Всю свою молодость я прожил в надежде, что мир можно изменить к лучшему. Кино — искусство XX века — могло бы послужить этому особенно успешно. Мы верили, что люди разных рас, стран и континентов, узнав друг друга благодаря фильмам, сольются в дружбе и согласии. Между тем мир как был, так и остался тяжело больным, и предлагай не предлагай ему, как ребенку, новые игрушки, здоровее от этого он не становится. По вечерам в кинотеатрах показывают все новые фильмы, но упования на то, что благодаря им мир осознает свои вины и прямой дорогой зашагает к всеобщему счастью, куда-то испарились.

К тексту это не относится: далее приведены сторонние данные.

From an optimization exercise on the open Yosys and OpenROAD flow, aimed at a short achievable clock period and few clock cycles; shortcuts taken in it are not production practice.
Function was checked by simulation only, so behaviour that the tests miss may differ from the original.
The clock port is modelled as an ideal driver; clocking choices that lean on that would not hold on a real chip.
No activity file was given, so power comes from the tool's default toggle rates.

==> flow/run.sh <==
#!/bin/bash
# The standard layout (standard.sh: standard synthesis, then ORFS to finish),
# with one change: the buffers ORFS puts on the ports are plain buf_6 cells
# rather than the cell buffer_ports picks by default (a clkdlybuf4s50 delay cell).
# ORFS writes each step's full log under orfs/logs/; make's own output goes to
# flow_make.log here.
set -euo pipefail
export BUFFER_PORTS_ARGS="-buffer_cell sky130_fd_sc_hd__buf_6"
bash standard.sh > flow_make.log 2>&1
==> standard.sh <==
#!/bin/bash
# synth_recipe.tcl (not shown) runs the flow's synth.tcl, then flattens the netlist and writes it again
# the make line also repeats each setting of config.mk as NAME=value (left out here)
make -C /OpenROAD-flow-scripts/flow DESIGN_CONFIG=/design/flow/config.mk WORK_HOME=/design/flow/orfs CLKGATE_MAP_FILE= SYNTH_SCRIPT=/design/flow/synth_recipe.tcl "${@:-finish}"
==> config.mk <==
export PLATFORM = sky130hd
export DESIGN_NAME = data_cache_wb
export DESIGN_NICKNAME = data_cache_wb
export VERILOG_FILES = /design/flow/design.v
export SDC_FILE = /design/flow/constraint.sdc
export NUM_CORES = 4
export LEC_CHECK = 0
export CAP_MARGIN = 20
export CORE_MARGIN = 2
export CORE_UTILIZATION = 30
export PLACE_DENSITY = 0.42
export SETUP_SLACK_MARGIN = 3.3
export SLEW_MARGIN = 20
export TNS_END_PERCENT = 5
==> constraint.sdc <==
create_clock -name core_clock -period 6.8 [get_ports {clk}]
set_input_delay 1.3600 -clock core_clock [delete_from_list [all_inputs] [get_ports {clk}]]
set_output_delay 1.3600 -clock core_clock [all_outputs]
set_load 0.01 [all_outputs]
==> design.v <==
package cache_pkg;
  typedef enum logic [1:0] {
    StIdle,
    StWriteback,
    StRefill
  } state_e;
  localparam int unsigned AddrBits    = 32;
  localparam int unsigned ByteOffBits = 2;
  function automatic integer tag_bits(input integer setnum, input integer words);
    tag_bits = AddrBits - ByteOffBits - $clog2(setnum) - $clog2(words);
  endfunction
endpackage
module cache_lru #(
  parameter  int unsigned DEGREE = 2,
  localparam int unsigned AW     = $clog2(DEGREE)
) (
  input  logic [DEGREE-1:0][AW-1:0] age_i,
  input  logic [DEGREE-1:0]         valid_i,
  input  logic [AW-1:0]             way_i,
  output logic [DEGREE-1:0][AW-1:0] age_o,
  output logic [AW-1:0]             victim_o
);
  always_comb begin
    age_o = age_i;
    for (int w = 0; w < DEGREE; w++) begin
      if (AW'(w) == way_i) begin
        age_o[w] = '0;
      end else if (age_i[w] < age_i[way_i]) begin
        age_o[w] = age_i[w] + AW'(1);
      end
    end
  end
  always_comb begin
    logic found;
    found    = 1'b0;
    victim_o = '0;
    for (int w = 0; w < DEGREE; w++) begin
      if (!valid_i[w] && !found) begin
        victim_o = AW'(w);
        found    = 1'b1;
      end
    end
    if (!found) begin
      for (int w = 0; w < DEGREE; w++) begin
        if (age_i[w] == AW'(DEGREE - 1)) victim_o = AW'(w);
      end
    end
  end
endmodule
module data_cache_wb (
  input  logic        clk,
  input  logic        rst,
  input  logic [31:0] addressIn,
  input  logic [31:0] dataIn,
  input  logic [3:0]  byteEn,
  input  logic        loadMemory,
  input  logic        storeMemory,
  output logic [31:0] dataOut,
  output logic        hit,
  output logic        stall,
  output logic        mem_req,
  output logic        mem_we,
  output logic [31:0] mem_addr,
  output logic [31:0] mem_wdata,
  input  logic        mem_ack,
  input  logic [31:0] mem_rdata
);
  logic        req, is_st, is_ld;
  logic [1:0]  word;
  logic [2:0]  idx;
  logic [24:0] tg;
  assign req   = loadMemory | storeMemory;
  assign is_st = storeMemory;
  assign is_ld = loadMemory & ~storeMemory;
  assign word  = addressIn[3:2];
  assign idx   = addressIn[6:4];
  assign tg    = addressIn[31:7];
  function automatic logic [31:0] merge(input logic [31:0] old, input logic [31:0] nw,
                                        input logic [3:0] be);
    for (int b = 0; b < 4; b++) merge[b*8 +: 8] = be[b] ? nw[b*8 +: 8] : old[b*8 +: 8];
  endfunction
  logic [24:0] tag_q  [16];
  logic [15:0] valid_q, dirty_q;
  logic [7:0]  lru_q;              
  logic [31:0] data_q [64];
  logic        busy_q, wbph_q, last_q, mway_q, room_q, wbload_q;
  logic [1:0]  beat_q;
  logic [2:0]  midx_q;
  logic [24:0] mtag_q;
  logic [31:0] maddr_q;
  logic [31:0] wbl_q [4];          
  logic [3:0]  arr_q;              
  logic [3:0]  eovm_q [4];         
  logic [31:0] eovd_q [4];         
  logic [15:0] rf_lsel_q;          
  logic [3:0]  rf_boh_q;           
  logic        qv_q, qway_q, qwb_q;
  logic [2:0]  qidx_q;
  logic [24:0] qtag_q, qwbtag_q;
  logic [3:0]  qovm_q [4];
  logic [31:0] qovd_q [4];
  logic        rv_q;               
  logic        r_st;
  logic [1:0]  r_word;
  logic [2:0]  r_idx;
  logic [24:0] r_tg;
  logic [31:0] r_din;
  logic [3:0]  r_be;
  logic [1:0]  r_m;                
  logic        al_q, alf_q;        
  logic        rdy_q, fwd_q;
  logic        cst_q, cstl_q;      
  logic [3:0]  fwdb_q;             
  logic [3:0]  fwdo_q;             
  logic [31:0] dout_q;
  logic [15:0] tmatch;
  always_comb begin
    for (int i = 0; i < 16; i++) tmatch[i] = valid_q[i] & (tag_q[i] == tg);
  end
  logic [1:0] m, isq, ise, ok, fme, fmq;
  logic       lk_hit, lk_fme, lk_fmq, lk_miss;
  always_comb begin
    for (int w = 0; w < 2; w++) begin
      m[w]   = tmatch[{idx, w[0]}];
      isq[w] = qv_q & (qidx_q == idx) & (qway_q == w[0]);
      ise[w] = busy_q & (midx_q == idx) & (mway_q == w[0]) & ~isq[w];
      ok[w]  = m[w] & ~isq[w] & (~ise[w] | arr_q[word]);
      fme[w] = m[w] & ise[w];
      fmq[w] = m[w] & isq[w];
    end
  end
  assign lk_hit  = |ok;
  assign lk_fme  = |fme;
  assign lk_fmq  = |fmq;
  assign lk_miss = ~|m;
  logic [7:0] pm1;
  logic       guess;
  always_comb begin
    for (int s = 0; s < 8; s++) pm1[s] = valid_q[{s[2:0], 1'b1}] & (tag_q[{s[2:0], 1'b1}][3:0] == tg[3:0]);
  end
  assign guess = rv_q ? r_m[1] : pm1[idx];
  logic [1:0] risq, rise, rok;
  logic       r_hit, r_fme, r_fmq, r_miss, r_way;
  always_comb begin
    for (int w = 0; w < 2; w++) begin
      risq[w] = qv_q & (qidx_q == r_idx) & (qway_q == w[0]);
      rise[w] = busy_q & (midx_q == r_idx) & (mway_q == w[0]) & ~risq[w];
      rok[w]  = r_m[w] & ~risq[w] & (~rise[w] | arr_q[r_word]);
    end
  end
  assign r_hit  = |rok;
  assign r_fme  = |(r_m & rise);
  assign r_fmq  = |(r_m & risq);
  assign r_miss = ~|r_m;
  assign r_way  = r_m[1];
  logic [7:0]  vs, wbn;
  logic [24:0] vtag [8];
  logic [31:0] vw0 [8];
  always_comb begin
    for (int s = 0; s < 8; s++) begin
      vs[s]   = ~valid_q[{s[2:0], 1'b0}] ? 1'b0 : (~valid_q[{s[2:0], 1'b1}] ? 1'b1 : lru_q[s]);
      wbn[s]  = valid_q[{s[2:0], vs[s]}] & dirty_q[{s[2:0], vs[s]}];
      vtag[s] = tag_q[{s[2:0], vs[s]}];
      vw0[s]  = data_q[{s[2:0], vs[s], 2'b00}];
    end
  end
  logic free_now, room, cmpl, done, nd, fast, alloc, a_way, a_e, a_q;
  assign free_now = ~busy_q | (mem_ack & last_q);    
  assign room     = room_q | (mem_ack & last_q);      
  assign cmpl     = rdy_q | (fwd_q & mem_ack) | (is_st & (cst_q | (mem_ack & cstl_q)));
  assign stall    = ~cmpl;
  assign hit      = req & cmpl;
  always_comb begin
    for (int b = 0; b < 4; b++)
      dataOut[b*8 +: 8] = fwdb_q[b] ? mem_rdata[b*8 +: 8] : (fwdo_q[b] ? eovd_q[0][b*8 +: 8] : dout_q[b*8 +: 8]);
  end
  assign done  = req & cmpl & ~rst;
  assign nd    = req & ~cmpl & ~rst;
  assign fast  = req & ~rv_q & ~rst & lk_miss & free_now & ~qv_q;
  assign alloc = rv_q & ~rst & r_miss & ~al_q & room;
  assign a_way = vs[r_idx];
  assign a_e   = alloc & free_now & ~qv_q;            
  assign a_q   = alloc & ~a_e;                        
  logic        st_fmq, st_fme, st_hit, st_now;
  assign st_now = ~rst & rv_q & r_st & cst_q;
  assign st_hit = st_now & r_hit;
  assign st_fme = st_now & ~r_hit & r_fme;
  assign st_fmq = st_now & r_fmq;
  logic [3:0]  qovm_n [4];
  logic [31:0] qovd_n [4];
  always_comb begin
    for (int k = 0; k < 4; k++) begin
      qovm_n[k] = qovm_q[k];
      qovd_n[k] = qovd_q[k];
      if (st_fmq && r_word == 2'(k)) begin
        qovm_n[k] = qovm_q[k] | r_be;
        qovd_n[k] = merge(qovd_q[k], r_din, r_be);
      end
    end
  end
  logic       rf_ack, e_src_q, e_src_r, busy_d, e_next_rf, mway_d;
  logic [1:0] beat_d;
  logic [2:0] midx_d;
  assign rf_ack  = busy_q & ~wbph_q & mem_ack;
  assign e_src_q = free_now & qv_q;                   
  assign e_src_r = free_now & ~qv_q & rv_q;           
  assign busy_d  = free_now ? (qv_q | a_e | fast) : busy_q;
  assign midx_d  = ~free_now ? midx_q : (qv_q ? qidx_q : (rv_q ? r_idx : idx));
  assign mway_d  = ~free_now ? mway_q : (qv_q ? qway_q : (rv_q ? a_way : vs[idx]));
  always_comb begin
    beat_d    = beat_q;
    e_next_rf = busy_q & ~wbph_q;
    if (free_now) begin
      beat_d    = 2'd0;
      e_next_rf = qv_q ? ~qwb_q : (rv_q ? (a_e & ~wbn[r_idx]) : (fast & ~wbn[idx]));
    end else if (busy_q & mem_ack) begin
      beat_d    = beat_q + 2'd1;
      e_next_rf = wbph_q ? (beat_q == 2'd3) : 1'b1;
    end
  end
  logic [1:0]  rfc, epos;
  logic [3:0]  eovm_n [4];
  logic [31:0] eovd_n [4];
  assign rfc  = wbph_q ? 2'd0 : beat_q;
  assign epos = r_word - rfc;
  always_comb begin
    for (int p = 0; p < 4; p++) begin
      if (e_src_q) begin
        eovm_n[p] = qovm_n[p];
        eovd_n[p] = qovd_n[p];
      end else if (free_now) begin
        eovm_n[p] = (rv_q ? (r_st && r_word == 2'(p)) : (is_st && word == 2'(p))) ? (rv_q ? r_be : byteEn) : 4'b0000;
        eovd_n[p] = rv_q ? r_din : dataIn;
      end else if (rf_ack) begin
        eovm_n[p] = (p < 3) ? eovm_q[p + 1] : 4'b0000;
        eovd_n[p] = (p < 3) ? eovd_q[p + 1] : eovd_q[3];
        if (p < 3 && st_fme && epos == 2'(p + 1)) begin
          eovm_n[p] = eovm_q[p + 1] | r_be;
          eovd_n[p] = merge(eovd_q[p + 1], r_din, r_be);
        end
      end else begin
        eovm_n[p] = eovm_q[p];
        eovd_n[p] = eovd_q[p];
        if (st_fme && epos == 2'(p)) begin
          eovm_n[p] = eovm_q[p] | r_be;
          eovd_n[p] = merge(eovd_q[p], r_din, r_be);
        end
      end
    end
  end
  logic room_d, last_d;
  assign room_d = ~busy_d | ~(a_q | (qv_q & ~free_now));
  assign last_d = ~free_now & (last_q | (rf_ack & (beat_q == 2'd2)));
  logic [31:0] rf_word;
  assign rf_word = merge(mem_rdata, eovd_q[0], eovm_q[0]);
  always_ff @(posedge clk) begin
    if (rst) begin
      busy_q   <= 1'b0;
      wbph_q   <= 1'b0;
      last_q   <= 1'b0;
      room_q   <= 1'b1;
      wbload_q <= 1'b0;
      rf_boh_q <= 4'b0000;
    end else begin
      rf_boh_q <= (busy_d & e_next_rf) ? (4'b0001 << beat_d) : 4'b0000;
      room_q   <= room_d;
      wbload_q <= free_now & busy_d;
      if (free_now) begin
        busy_q   <= busy_d;
        last_q   <= 1'b0;
        beat_q   <= 2'd0;
        arr_q    <= 4'b0000;
        wbl_q[0] <= qv_q ? data_q[{qidx_q, qway_q, 2'b00}] : (rv_q ? vw0[r_idx] : vw0[idx]);
        if (qv_q) begin
          wbph_q  <= qwb_q;
          mtag_q  <= qtag_q;
          maddr_q <= {(qwb_q ? qwbtag_q : qtag_q), qidx_q, 4'b0000};
        end else if (rv_q) begin
          wbph_q  <= wbn[r_idx];
          mtag_q  <= r_tg;
          maddr_q <= {(wbn[r_idx] ? vtag[r_idx] : r_tg), r_idx, 4'b0000};
        end else begin
          wbph_q  <= wbn[idx];
          mtag_q  <= tg;
          maddr_q <= {(wbn[idx] ? vtag[idx] : tg), idx, 4'b0000};
        end
      end else begin
        if (mem_ack) begin
          beat_q       <= beat_q + 2'd1;
          maddr_q[3:2] <= beat_q + 2'd1;
          if (wbph_q) begin
            if (beat_q == 2'd3) begin
              wbph_q  <= 1'b0;
              maddr_q <= {mtag_q, midx_q, 4'b0000};
            end
          end else begin
            arr_q[beat_q] <= 1'b1;
            last_q        <= (beat_q == 2'd2);
          end
        end
        if (wbload_q) begin
          if (mem_ack && wbph_q) begin
            wbl_q[0] <= data_q[{midx_q, mway_q, 2'd1}];
            wbl_q[1] <= data_q[{midx_q, mway_q, 2'd2}];
            wbl_q[2] <= data_q[{midx_q, mway_q, 2'd3}];
          end else begin
            wbl_q[1] <= data_q[{midx_q, mway_q, 2'd1}];
            wbl_q[2] <= data_q[{midx_q, mway_q, 2'd2}];
            wbl_q[3] <= data_q[{midx_q, mway_q, 2'd3}];
          end
        end else if (mem_ack && wbph_q) begin
          wbl_q[0] <= wbl_q[1];
          wbl_q[1] <= wbl_q[2];
          wbl_q[2] <= wbl_q[3];
        end
      end
    end
    midx_q <= midx_d;
    mway_q <= mway_d;
    for (int l = 0; l < 16; l++) rf_lsel_q[l] <= ({midx_d, mway_d} == 4'(l));
    for (int k = 0; k < 4; k++) begin
      eovm_q[k] <= eovm_n[k];
      eovd_q[k] <= eovd_n[k];
    end
  end
  always_ff @(posedge clk) begin
    if (rst) begin
      qv_q <= 1'b0;
    end else begin
      if (a_q) begin
        qv_q     <= 1'b1;
        qidx_q   <= r_idx;
        qway_q   <= a_way;
        qtag_q   <= r_tg;
        qwb_q    <= wbn[r_idx];
        qwbtag_q <= vtag[r_idx];
        for (int k = 0; k < 4; k++) begin
          qovm_q[k] <= (r_st && r_word == 2'(k)) ? r_be : 4'b0000;
          qovd_q[k] <= r_din;
        end
      end else begin
        if (free_now) qv_q <= 1'b0;
        for (int k = 0; k < 4; k++) begin
          qovm_q[k] <= qovm_n[k];
          qovd_q[k] <= qovd_n[k];
        end
      end
    end
  end
  assign mem_req   = busy_q;
  assign mem_we    = wbph_q;
  assign mem_addr  = maddr_q;
  assign mem_wdata = wbl_q[0];
  logic fm_next, fwd_d;
  assign fm_next = e_src_q ? lk_fmq : (free_now ? (a_e | fast) : (lk_fme | alf_q));
  assign fwd_d   = nd & is_ld & fm_next & e_next_rf & (beat_d == word);
  always_ff @(posedge clk) begin
    if (rst) begin
      rv_q   <= 1'b0;
      al_q   <= 1'b0;
      alf_q  <= 1'b0;
      rdy_q  <= 1'b0;
      cst_q  <= 1'b0;
      cstl_q <= 1'b0;
      fwd_q  <= 1'b0;
      fwdb_q <= 4'b0000;
      fwdo_q <= 4'b0000;
    end else begin
      rv_q   <= nd;
      al_q   <= nd & (al_q | alloc | fast);
      alf_q  <= nd & fast;
      rdy_q  <= nd & is_ld & lk_hit & (guess == m[1]);
      cst_q  <= nd & is_st & (lk_hit | lk_fme | lk_fmq | fast | room_d);
      cstl_q <= nd & is_st & last_d;
      fwd_q  <= fwd_d;
      fwdb_q <= fwd_d ? ~eovm_n[0] : 4'b0000;
      fwdo_q <= fwd_d ? eovm_n[0] : 4'b0000;
    end
    r_st   <= is_st;
    r_word <= word;
    r_idx  <= idx;
    r_tg   <= tg;
    r_din  <= dataIn;
    r_be   <= byteEn;
    r_m    <= m;
  end
  logic       wr_alloc, wr_way;
  assign wr_alloc = ~rst & (alloc | (rv_q & alf_q));
  assign wr_way   = alf_q ? mway_q : a_way;
  always_ff @(posedge clk) begin
    if (rst) begin
      valid_q <= '0;
      dirty_q <= '0;
      lru_q   <= '1;
    end else begin
      if (done && !r_miss) begin
        lru_q[r_idx] <= ~r_way;
        if (r_st) dirty_q[{r_idx, r_way}] <= 1'b1;
      end
      if (wr_alloc) begin
        valid_q[{r_idx, wr_way}] <= 1'b1;
        dirty_q[{r_idx, wr_way}] <= r_st;
        lru_q[r_idx]             <= ~wr_way;
      end
    end
  end
  always_ff @(posedge clk) begin
    if (wr_alloc) tag_q[{r_idx, wr_way}] <= r_tg;
  end
  logic [31:0] rd_w0, rd_w1;
  logic [31:0] la [2][16], lb [2][8], lc [2][4], ld [2][2];
  always_comb begin
    for (int w = 0; w < 2; w++) begin
      for (int i = 0; i < 16; i++)
        la[w][i] = word[0] ? data_q[{i[3:1], w[0], i[0], 1'b1}] : data_q[{i[3:1], w[0], i[0], 1'b0}];
      for (int i = 0; i < 8; i++) lb[w][i] = word[1] ? la[w][2*i+1] : la[w][2*i];
      for (int i = 0; i < 4; i++) lc[w][i] = idx[0] ? lb[w][2*i+1] : lb[w][2*i];
      for (int i = 0; i < 2; i++) ld[w][i] = idx[1] ? lc[w][2*i+1] : lc[w][2*i];
    end
    rd_w0 = idx[2] ? ld[0][1] : ld[0][0];
    rd_w1 = idx[2] ? ld[1][1] : ld[1][0];
  end
  always_ff @(posedge clk) begin
    dout_q <= guess ? rd_w1 : rd_w0;
  end
  logic [5:0] st_e;
  logic       st_we;
  assign st_e  = {r_idx, r_way, r_word};
  assign st_we = st_hit | (st_fme & rf_ack & (beat_q == r_word));
  always_ff @(posedge clk) begin
    for (int e = 0; e < 64; e++) begin
      for (int b = 0; b < 4; b++) begin
        if (st_we && r_be[b] && st_e == 6'(e))
          data_q[e][b*8 +: 8] <= r_din[b*8 +: 8];
        else if (mem_ack && rf_lsel_q[e >> 2] && rf_boh_q[e & 3])
          data_q[e][b*8 +: 8] <= rf_word[b*8 +: 8];
      end
    end
  end
endmodule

Сегодня не существует фильма для всех, а фильм для избранных для меня — нелепость. По-моему, это провал и катастрофа. Я вырос в старой традиции кино и потому всегда обращаюсь к залу, к уму и чувству тех, кто там сидит. Слова Сартра «ад — это другие» для меня — не более чем фигура речи. Другие и я — это сила. Я не согласен с суждением, согласно которому искусство кино несет в себе только и единственно сокровенную тайну художника, а зрители — всего лишь неизбежное, но необязательное приложение к фильму.
* * *
Фильм живет жизнью мотылька, редко когда дольше. Чтобы понять его успех или провал, надо знать обстоятельства, в которых он создавался и выходил на экран. Жизнь фильма — это прежде всего реакция зрителей, а также отзывы рецензентов и критиков. Работая над альбомом «Вайда. Фильмы»[6], подбирая фрагменты из польских и иностранных статей о своих картинах, написанных в Польше и за границей, я искренне себе удивлялся: откуда же я брал силы, чтобы делать новый фильм, если каждому очередному бывало отказано в каких бы то ни было достоинствах? И почему я не свихнулся от восторгов, которых тоже ведь немало в тех текстах? В голову приходит единственный вразумительный ответ: большинства этих рецензий я никогда прежде не читал. Еще во время съемок «Канала» у меня открылась язва двенадцатиперстной кишки, и врачи рекомендовали свести до минимума любые сильные переживания. Передо мной встал выбор: либо перестать делать фильмы, либо меньше интересоваться тем, что о них пишут рецензенты. Надо ли удивляться, что я выбрал второе?
Не так давно в телефильме «Дебет и кредит» я попытался составить баланс приобретений и потерь своей жизни. К потерям я причислил то, что никогда не имел времени (может быть, только раз, снимая «Березняк») внимательно всмотреться в природу, которая меня окружает. К сожалению, это касается не только листиков и цветочков. И к людям мне часто недосуг было приглядеться внимательно. Это огромная потеря. По-настоящему ее размеры даже трудно оценить.
Может быть, наступает момент, когда человек должен прекратить деятельность, которая вроде бы ведет его от успеха к успеху? Может быть, успех кроется совсем не там, откуда мы привыкли его ждать? Может быть, его определяют не те, кто на нас смотрит, а мы сами? Сегодня я не могу однозначно ответить на многие вопросы: хорошо ли я поступил в том или ином случае, был ли я в нужный момент там, где обязан был быть, и помог ли вовремя тому, кто нуждался в моей помощи? Да, я был счастлив, потому что моя стихия — это действие, движение. А, может, следовало сказать себе однажды: СТОП? Я не сумел на такое решиться. Правильно ли это? Беспокойство об этом никогда меня не покинет.